El tiempo pasó, vientos renovadores pasaron por las universidades, se modificaron los programas y al fin eliminaron el remoquete de “agrícola” al programa de economía. Aunque, como lo advertí en el único congreso de economistas en que participé por allá en 1994: los economistas deben abrir los ojos y verificar la validez de esa profesión porque su aplicación cabal está cada vez restringida. En el mercado laboral cada día su posible campo de acción es ocupado por mercadotecnitas, planificadores, estadígrafos, expertos en comercio internacional, financistas que son ramas nacidas de la economía que han tomado autonomía como carreras.
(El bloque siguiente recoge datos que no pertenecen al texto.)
==> config.mk <==
export PLATFORM = sky130hd
export DESIGN_NAME = jpeg_marker_validator
export DESIGN_NICKNAME = d
export VERILOG_FILES = /design/src/sv/jmv_pkg.sv /design/src/sv/jmv_parser.sv /design/src/sv/jmv_result_buf.sv /design/src/sv/jpeg_marker_validator.sv
export SDC_FILE = /design/constraint.sdc
export NUM_CORES = 1
export LEC_CHECK = 0
export BUFFER_PORTS_ARGS = -buffer_cell sky130_fd_sc_hd__buf_2
export CORE_ASPECT_RATIO = 0.9
export CORE_MARGIN = 2
export CORE_UTILIZATION = 30
export CTS_BUF_LIST = sky130_fd_sc_hd__clkbuf_4 sky130_fd_sc_hd__clkbuf_8
export DETAILED_ROUTE_END_ITERATION = 10
export SYNTH_ARGS = -nofsm -noshare
export SYNTH_HDL_FRONTEND = slang
export SYNTH_SLANG_ARGS = --single-unit
==> constraint.sdc <==
create_clock -name aclk -period 8.15 [get_ports aclk]
set_input_delay 2.0375 -clock aclk [delete_from_list [all_inputs] [get_ports aclk]]
set_output_delay 2.0375 -clock aclk [all_outputs]
set_load 0.03 [all_outputs]
==> src/sv/jmv_pkg.sv <==
// ----------------------------------------------------------------------------
// jmv_pkg
// Shared types and constants of the JPEG marker validator.
// ----------------------------------------------------------------------------
`timescale 1ns / 1ps

package jmv_pkg;

    localparam int unsigned POS_W = 17;
    localparam logic [POS_W-1:0] POS_MAX = 17'h1FFFF;
    localparam logic [POS_W-1:0] MAX_IMAGE_BYTES = 17'd65536;
    localparam logic [POS_W-1:0] MIN_IMAGE_BYTES = 17'd4;

    localparam logic [15:0] WIDTH_RESET  = 16'd160;
    localparam logic [15:0] HEIGHT_RESET = 16'd160;

    // register map, decoded on paddr[2]
    localparam logic REG_EXPECTED_WIDTH  = 1'b0;
    localparam logic REG_EXPECTED_HEIGHT = 1'b1;

    // marker codes
    localparam logic [7:0] MK_PREFIX = 8'hFF;
    localparam logic [7:0] MK_SOI    = 8'hD8;
    localparam logic [7:0] MK_EOI    = 8'hD9;
    localparam logic [7:0] MK_SOS    = 8'hDA;
    localparam logic [7:0] MK_RST0   = 8'hD0;
    localparam logic [7:0] MK_RST7   = 8'hD7;
    localparam logic [7:0] MK_TEM    = 8'h01;
    localparam logic [7:0] MK_SOF0   = 8'hC0;
    localparam logic [7:0] MK_SOF1   = 8'hC1;
    localparam logic [7:0] MK_SOF15  = 8'hCF;
    localparam logic [7:0] MK_DHT    = 8'hC4;
    localparam logic [7:0] MK_JPG    = 8'hC8;
    localparam logic [7:0] MK_DAC    = 8'hCC;
    localparam logic [7:0] SOF_PRECISION = 8'd8;

    typedef enum logic [3:0] {
        PH_SCAN,
        PH_MARKER,
        PH_LEN_HI,
        PH_LEN_LO,
        PH_SKIP,
        PH_SOF_LEN_HI,
        PH_SOF_LEN_LO,
        PH_SOF_BODY
    } phase_t;

    typedef struct packed {
        logic push;
        logic image_valid;
    } verdict_t;

endpackage

==> src/sv/jmv_parser.sv <==
// ----------------------------------------------------------------------------
// jmv_parser
// Per-byte marker walk; updates image state on each accepted item and
// issues the verdict on the last byte.
// ----------------------------------------------------------------------------
`timescale 1ns / 1ps

module jmv_parser #(
    parameter logic [jmv_pkg::POS_W-1:0] MAX_IMAGE_BYTES = jmv_pkg::MAX_IMAGE_BYTES
) (
    input  logic                          aclk,
    input  logic                          aresetn,
    input  logic                          item_accept,
    input  logic [7:0]                    data_byte,
    input  logic [jmv_pkg::POS_W-1:0]     image_length,
    input  logic                          is_last,
    input  logic [15:0]                   expected_width,
    input  logic [15:0]                   expected_height,
    output jmv_pkg::verdict_t             verdict
);

    logic [jmv_pkg::POS_W-1:0] position_reg, position_next;
    jmv_pkg::phase_t           phase_reg, phase_next;
    logic [15:0]               seg_len_reg, seg_len_next;
    logic [15:0]               skip_reg, skip_next;
    logic [2:0]                hdr_idx_reg, hdr_idx_next;
    logic [15:0]               cap_height_reg, cap_height_next;
    logic [15:0]               cap_width_reg, cap_width_next;
    logic                      dims_match_reg, dims_match_next;
    logic                      failed_reg, failed_next;
    logic                      stopped_reg, stopped_next;
    logic [7:0]                prev_byte_reg, prev_byte_next;

    logic [jmv_pkg::POS_W:0] pos_ext, len_ext;
    logic [15:0]             seg;
    logic [15:0]             skip_dec;
    logic                    is_sof;
    logic                    ok;

    assign pos_ext = {1'b0, position_reg};
    assign len_ext = {1'b0, image_length};
    assign seg     = {seg_len_reg[7:0], data_byte};
    assign is_sof  = (phase_reg == jmv_pkg::PH_SOF_LEN_LO);
    assign skip_dec = (skip_reg != 16'd0) ? skip_reg - 16'd1 : 16'd0;

    always_comb begin
        phase_next      = phase_reg;
        seg_len_next    = seg_len_reg;
        skip_next       = skip_reg;
        hdr_idx_next    = hdr_idx_reg;
        cap_height_next = cap_height_reg;
        cap_width_next  = cap_width_reg;
        dims_match_next = dims_match_reg;
        failed_next     = failed_reg;
        stopped_next    = stopped_reg;
        prev_byte_next  = data_byte;
        position_next   = (position_reg == jmv_pkg::POS_MAX) ? position_reg
                                                             : position_reg + 1'b1;

        if (position_reg == '0) begin
            if (data_byte != jmv_pkg::MK_PREFIX) failed_next = 1'b1;
        end else if (position_reg == {{(jmv_pkg::POS_W-1){1'b0}}, 1'b1}) begin
            if (data_byte != jmv_pkg::MK_SOI) failed_next = 1'b1;
        end else if (!failed_reg && !stopped_reg) begin
            case (phase_reg)
                jmv_pkg::PH_SCAN: begin
                    // no room left for a marker plus length
                    if (pos_ext + 18'd3 >= len_ext) begin
                        stopped_next = 1'b1;
                    end else if (data_byte == jmv_pkg::MK_PREFIX) begin
                        phase_next = jmv_pkg::PH_MARKER;
                    end
                end
                jmv_pkg::PH_MARKER: begin
                    // FF after FF is fill
                    if (data_byte != jmv_pkg::MK_PREFIX) begin
                        if (data_byte == jmv_pkg::MK_EOI || data_byte == jmv_pkg::MK_SOS) begin
                            stopped_next = 1'b1;
                        end else if (data_byte inside {[jmv_pkg::MK_RST0:jmv_pkg::MK_RST7]}
                                     || data_byte == jmv_pkg::MK_TEM) begin
                            phase_next = jmv_pkg::PH_SCAN;
                        end else if (pos_ext + 18'd3 > len_ext) begin
                            failed_next = 1'b1;
                        end else if (data_byte == jmv_pkg::MK_SOF0) begin
                            phase_next = jmv_pkg::PH_SOF_LEN_HI;
                        end else if (data_byte inside {[jmv_pkg::MK_SOF1:jmv_pkg::MK_SOF15]}
                                     && !(data_byte inside {jmv_pkg::MK_DHT, jmv_pkg::MK_JPG,
                                                            jmv_pkg::MK_DAC})) begin
                            failed_next = 1'b1;
                        end else begin
                            phase_next = jmv_pkg::PH_LEN_HI;
                        end
                    end
                end
                jmv_pkg::PH_LEN_HI: begin
                    seg_len_next = {8'd0, data_byte};
                    phase_next   = jmv_pkg::PH_LEN_LO;
                end
                jmv_pkg::PH_SOF_LEN_HI: begin
                    seg_len_next = {8'd0, data_byte};
                    phase_next   = jmv_pkg::PH_SOF_LEN_LO;
                end
                jmv_pkg::PH_LEN_LO, jmv_pkg::PH_SOF_LEN_LO: begin
                    seg_len_next = seg;
                    // position is at least 3 here
                    if (seg < 16'd2 || (pos_ext - 18'd1 + {2'b00, seg}) > len_ext
                        || (is_sof && seg < 16'd8)) begin
                        failed_next = 1'b1;
                    end else begin
                        skip_next    = seg - 16'd2;
                        hdr_idx_next = 3'd0;
                        if (seg == 16'd2) begin
                            phase_next = jmv_pkg::PH_SCAN;
                        end else begin
                            phase_next = is_sof ? jmv_pkg::PH_SOF_BODY : jmv_pkg::PH_SKIP;
                        end
                    end
                end
                jmv_pkg::PH_SKIP, jmv_pkg::PH_SOF_BODY: begin
                    if (phase_reg == jmv_pkg::PH_SOF_BODY) begin
                        case (hdr_idx_reg)
                            3'd0: if (data_byte != jmv_pkg::SOF_PRECISION) failed_next = 1'b1;
                            3'd1: cap_height_next = {data_byte, 8'd0};
                            3'd2: cap_height_next = {cap_height_reg[15:8], data_byte};
                            3'd3: cap_width_next  = {data_byte, 8'd0};
                            3'd4: begin
                                cap_width_next  = {cap_width_reg[15:8], data_byte};
                                dims_match_next = (cap_height_reg == expected_height) &&
                                    ({cap_width_reg[15:8], data_byte} == expected_width);
                            end
                            default: ;
                        endcase
                        if (hdr_idx_reg < 3'd5) hdr_idx_next = hdr_idx_reg + 3'd1;
                    end
                    skip_next = skip_dec;
                    if (skip_dec == 16'd0) phase_next = jmv_pkg::PH_SCAN;
                end
                default: phase_next = jmv_pkg::PH_SCAN;
            endcase
        end

        ok = (pos_ext + 18'd1 == len_ext)
             && image_length >= jmv_pkg::MIN_IMAGE_BYTES
             && image_length <= MAX_IMAGE_BYTES
             && prev_byte_reg == jmv_pkg::MK_PREFIX
             && data_byte == jmv_pkg::MK_EOI
             && !failed_next && dims_match_next;

        verdict.push        = item_accept && is_last;
        verdict.image_valid = ok;

        // verdict closes the image
        if (is_last) begin
            position_next   = '0;
            phase_next      = jmv_pkg::PH_SCAN;
            seg_len_next    = 16'd0;
            skip_next       = 16'd0;
            hdr_idx_next    = 3'd0;
            cap_height_next = 16'd0;
            cap_width_next  = 16'd0;
            dims_match_next = 1'b0;
            failed_next     = 1'b0;
            stopped_next    = 1'b0;
            prev_byte_next  = 8'd0;
        end
    end

    always_ff @(posedge aclk) begin
        if (!aresetn) begin
            position_reg   <= '0;
            phase_reg      <= jmv_pkg::PH_SCAN;
            seg_len_reg    <= 16'd0;
            skip_reg       <= 16'd0;
            hdr_idx_reg    <= 3'd0;
            cap_height_reg <= 16'd0;
            cap_width_reg  <= 16'd0;
            dims_match_reg <= 1'b0;
            failed_reg     <= 1'b0;
            stopped_reg    <= 1'b0;
            prev_byte_reg  <= 8'd0;
        end else if (item_accept) begin
            position_reg   <= position_next;
            phase_reg      <= phase_next;
            seg_len_reg    <= seg_len_next;
            skip_reg       <= skip_next;
            hdr_idx_reg    <= hdr_idx_next;
            cap_height_reg <= cap_height_next;
            cap_width_reg  <= cap_width_next;
            dims_match_reg <= dims_match_next;
            failed_reg     <= failed_next;
            stopped_reg    <= stopped_next;
            prev_byte_reg  <= prev_byte_next;
        end
    end

endmodule

==> src/sv/jmv_result_buf.sv <==
// ----------------------------------------------------------------------------
// jmv_result_buf
// Two-entry result buffer; output register plus one skid entry.
// ----------------------------------------------------------------------------
`timescale 1ns / 1ps

module jmv_result_buf (
    input  logic              aclk,
    input  logic              aresetn,
    input  jmv_pkg::verdict_t verdict,
    output logic              space_avail,
    output logic              m_tvalid,
    input  logic              m_tready,
    output logic              image_valid
);

    logic [1:0] count_reg, count_next;
    logic       head_reg, head_next;
    logic       tail_reg, tail_next;
    logic       pop;

    assign pop         = m_tvalid && m_tready;
    assign m_tvalid    = (count_reg != 2'd0);
    assign space_avail = (count_reg != 2'd2);
    assign image_valid = head_reg;

    always_comb begin
        count_next = count_reg;
        head_next  = head_reg;
        tail_next  = tail_reg;
        if (verdict.push && !pop) begin
            count_next = count_reg + 2'd1;
            if (count_reg == 2'd0) head_next = verdict.image_valid;
            else                   tail_next = verdict.image_valid;
        end else if (pop && !verdict.push) begin
            count_next = count_reg - 2'd1;
            head_next  = tail_reg;
        end else if (pop && verdict.push) begin
            // push is blocked when full, so one item is held here
            head_next = verdict.image_valid;
        end
    end

    always_ff @(posedge aclk) begin
        if (!aresetn) begin
            count_reg <= 2'd0;
        end else begin
            count_reg <= count_next;
        end
        head_reg <= head_next;
        tail_reg <= tail_next;
    end

endmodule

==> src/sv/jpeg_marker_validator.sv <==
// ----------------------------------------------------------------------------
// jpeg_marker_validator
// Byte-serial structural check of a baseline JPEG image.
// ----------------------------------------------------------------------------
// Usage:
//   The input stream carries one image byte per item: s_tdata holds the byte
//   and the total image length, s_tlast flags the final byte. Every byte is
//   checked in the cycle it is accepted; one byte per cycle is sustained while
//   s_tready is high. On the item with s_tlast set, a single verdict item
//   (m_tdata[0]) is issued on the output stream; no other byte produces output.
//   The image state is cleared after the verdict. Expected frame width and
//   height are set over the APB port (offset 0x0 and 0x4, reset 160) and
//   are to be written by the user only while no image is in flight; the block
//   does not enforce this. A stalled output receiver is absorbed by a two-entry
//   result buffer; s_tready drops only when two verdicts are waiting, so a
//   stall holds the input only while both buffer entries are occupied. Reset
//   (aresetn low, synchronous) clears the parse state and the buffer and
//   returns the size registers to 160; no clearing pass is needed.
// ----------------------------------------------------------------------------
`timescale 1ns / 1ps

module jpeg_marker_validator #(
    parameter logic [jmv_pkg::POS_W-1:0] MAX_IMAGE_BYTES = jmv_pkg::MAX_IMAGE_BYTES
) (
    input  logic        aclk,
    input  logic        aresetn,
    // data_byte [7:0], image_length [24:8], zero [31:25]
    input  logic [31:0] s_tdata,
    input  logic        s_tvalid,
    output logic        s_tready,
    input  logic        s_tlast,
    // image_valid [0], zero [7:1]
    output logic [7:0]  m_tdata,
    output logic        m_tvalid,
    input  logic        m_tready,
    input  logic        psel,
    input  logic        penable,
    input  logic        pwrite,
    input  logic [2:0]  paddr,
    input  logic [31:0] pwdata,
    output logic [31:0] prdata,
    output logic        pready
);

    logic [15:0]       exp_width_reg;
    logic [15:0]       exp_height_reg;
    logic              cfg_write;
    logic              item_accept;
    logic              image_valid;
    jmv_pkg::verdict_t verdict;

    assign pready    = 1'b1;
    assign cfg_write = psel && penable && pwrite && pready;

    always_ff @(posedge aclk) begin
        if (!aresetn) begin
            exp_width_reg  <= jmv_pkg::WIDTH_RESET;
            exp_height_reg <= jmv_pkg::HEIGHT_RESET;
        end else if (cfg_write) begin
            if (paddr[2] == jmv_pkg::REG_EXPECTED_WIDTH) exp_width_reg  <= pwdata[15:0];
            else                                         exp_height_reg <= pwdata[15:0];
        end
    end

    always_comb begin
        if (paddr[2] == jmv_pkg::REG_EXPECTED_HEIGHT) prdata = {16'd0, exp_height_reg};
        else                                          prdata = {16'd0, exp_width_reg};
    end

    assign item_accept = s_tvalid && s_tready;

    jmv_parser #(
        .MAX_IMAGE_BYTES (MAX_IMAGE_BYTES)
    ) u_parser (
        .aclk            (aclk),
        .aresetn         (aresetn),
        .item_accept     (item_accept),
        .data_byte       (s_tdata[7:0]),
        .image_length    (s_tdata[24:8]),
        .is_last         (s_tlast),
        .expected_width  (exp_width_reg),
        .expected_height (exp_height_reg),
        .verdict         (verdict)
    );

    jmv_result_buf u_result_buf (
        .aclk        (aclk),
        .aresetn     (aresetn),
        .verdict     (verdict),
        .space_avail (s_tready),
        .m_tvalid    (m_tvalid),
        .m_tready    (m_tready),
        .image_valid (image_valid)
    );

    assign m_tdata = {7'd0, image_valid};

endmodule
--- src/sv/rapf_front.sv ---
// ----------------------------------------------------------------------------
// rapf_front - command intake and queue
// Takes items on the start/busy handshake, turns each into a walk command
// (clamped positions, sign-extended amount) and holds it in a small queue.
// ----------------------------------------------------------------------------
module rapf_front (
    input  logic                          i_clk,
    input  logic                          i_rst_n,
    input  logic                          i_start,
    input  logic                          i_opcode,
    input  logic [rapf_pkg::POS_W-1:0]    i_range_start,
    input  logic [rapf_pkg::POS_W-1:0]    i_range_end,
    input  logic signed [rapf_pkg::AMT_W-1:0] i_add_amount,
    input  logic [rapf_pkg::POS_W-1:0]    i_query_index,
    input  logic                          i_hold,
    input  logic                          i_pop,
    output logic                          o_busy,
    output logic                          o_cmd_valid,
    output rapf_pkg::t_cmd                o_cmd
);

    rapf_pkg::t_cmd                   r_q [rapf_pkg::QDEPTH];
    logic [rapf_pkg::QPTR_W-1:0]      r_wp, n_wp;
    logic [rapf_pkg::QPTR_W-1:0]      r_rp, n_rp;
    logic [rapf_pkg::QCNT_W-1:0]      r_cnt, n_cnt;
    logic                             push;
    logic                             pop;
    rapf_pkg::t_cmd                   cmd_in;
    logic [rapf_pkg::IDX_W-1:0]       start_x;
    logic [rapf_pkg::IDX_W-1:0]       qidx_x;

    assign o_busy      = i_hold || (r_cnt == rapf_pkg::QCNT_W'(rapf_pkg::QDEPTH));
    assign push        = i_start && !o_busy;
    assign pop         = i_pop && (r_cnt != '0);
    assign o_cmd_valid = (r_cnt != '0);
    assign o_cmd       = r_q[r_rp];

    always_comb begin
        start_x = rapf_pkg::IDX_W'(i_range_start);
        qidx_x  = rapf_pkg::IDX_W'(i_query_index);
        cmd_in.is_query = (i_opcode == rapf_pkg::OP_QUERY);
        cmd_in.amount   = {{(rapf_pkg::VAL_W-rapf_pkg::AMT_W){i_add_amount[rapf_pkg::AMT_W-1]}},
                           i_add_amount};
        cmd_in.pos_b    = rapf_pkg::IDX_W'(i_range_end) + rapf_pkg::IDX_W'(1);
        if (cmd_in.is_query) begin
            // positions past the end read as the last position
            cmd_in.pos_a = (qidx_x > rapf_pkg::IDX_W'(rapf_pkg::SIZE)) ?
                           rapf_pkg::IDX_W'(rapf_pkg::SIZE) : qidx_x;
        end else begin
            cmd_in.pos_a = (start_x == '0) ? rapf_pkg::IDX_W'(1) : start_x;
        end
    end

    always_comb begin
        n_wp  = push ? r_wp + rapf_pkg::QPTR_W'(1) : r_wp;
        n_rp  = pop  ? r_rp + rapf_pkg::QPTR_W'(1) : r_rp;
        n_cnt = r_cnt + rapf_pkg::QCNT_W'(push) - rapf_pkg::QCNT_W'(pop);
    end

    always_ff @(posedge i_clk) begin
        if (!i_rst_n) begin
            r_wp  <= '0;
            r_rp  <= '0;
            r_cnt <= '0;
        end else begin
            r_wp  <= n_wp;
            r_rp  <= n_rp;
            r_cnt <= n_cnt;
        end
    end

    always_ff @(posedge i_clk) begin
        if (push) begin
            r_q[r_wp] <= cmd_in;
        end
    end

endmodule

--- config.mk ---
export PLATFORM = sky130hd
export DESIGN_NAME = rapf_front
export DESIGN_NICKNAME = d
export VERILOG_FILES = /design/src/sv/rapf_pkg.sv /design/src/sv/rapf_front.sv
export SDC_FILE = /design/constraint.sdc
export NUM_CORES = 1
export LEC_CHECK = 0
export BUFFER_PORTS_ARGS = -buffer_cell sky130_fd_sc_hd__buf_2
export CAP_MARGIN = 20
export CELL_PAD_IN_SITES_DETAIL_PLACEMENT = 0
export CELL_PAD_IN_SITES_GLOBAL_PLACEMENT = 2
export CORE_ASPECT_RATIO = 1.1
export CORE_MARGIN = 8
export CORE_UTILIZATION = 25
export CTS_BUF_LIST = sky130_fd_sc_hd__clkbuf_4
export DETAILED_ROUTE_END_ITERATION = 7
export PLACE_DENSITY_LB_ADDON = 0.12
export SYNTH_ARGS = -nofsm -noshare
export SYNTH_HDL_FRONTEND = slang
export SYNTH_SLANG_ARGS = --single-unit
export TNS_END_PERCENT = 30
--- constraint.sdc ---
create_clock -name i_clk -period 5.2 [get_ports i_clk]
set_input_delay 1.04 -clock i_clk [delete_from_list [all_inputs] [get_ports i_clk]]
set_output_delay 1.04 -clock i_clk [all_outputs]
set_load 0.02 [all_outputs]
No obstante, el programa de Economía de la Universidad del Magdalena se ha mantenido y mejorado cada día más en su estructura y dinámica académica e investigativa, lo que le ha valido para que el Ministerio de Educación Nacional le haya concedido la Acreditación de Alta Calidad por el término de seis años. Es un importante logro y reconocimiento para todo ese equipo de docentes que se han empeñado en ofrecer a la población estudiantil una facultad con verdadero peso especifico. De mi parte a todo el equipo del programa de Economía mis congratulaciones.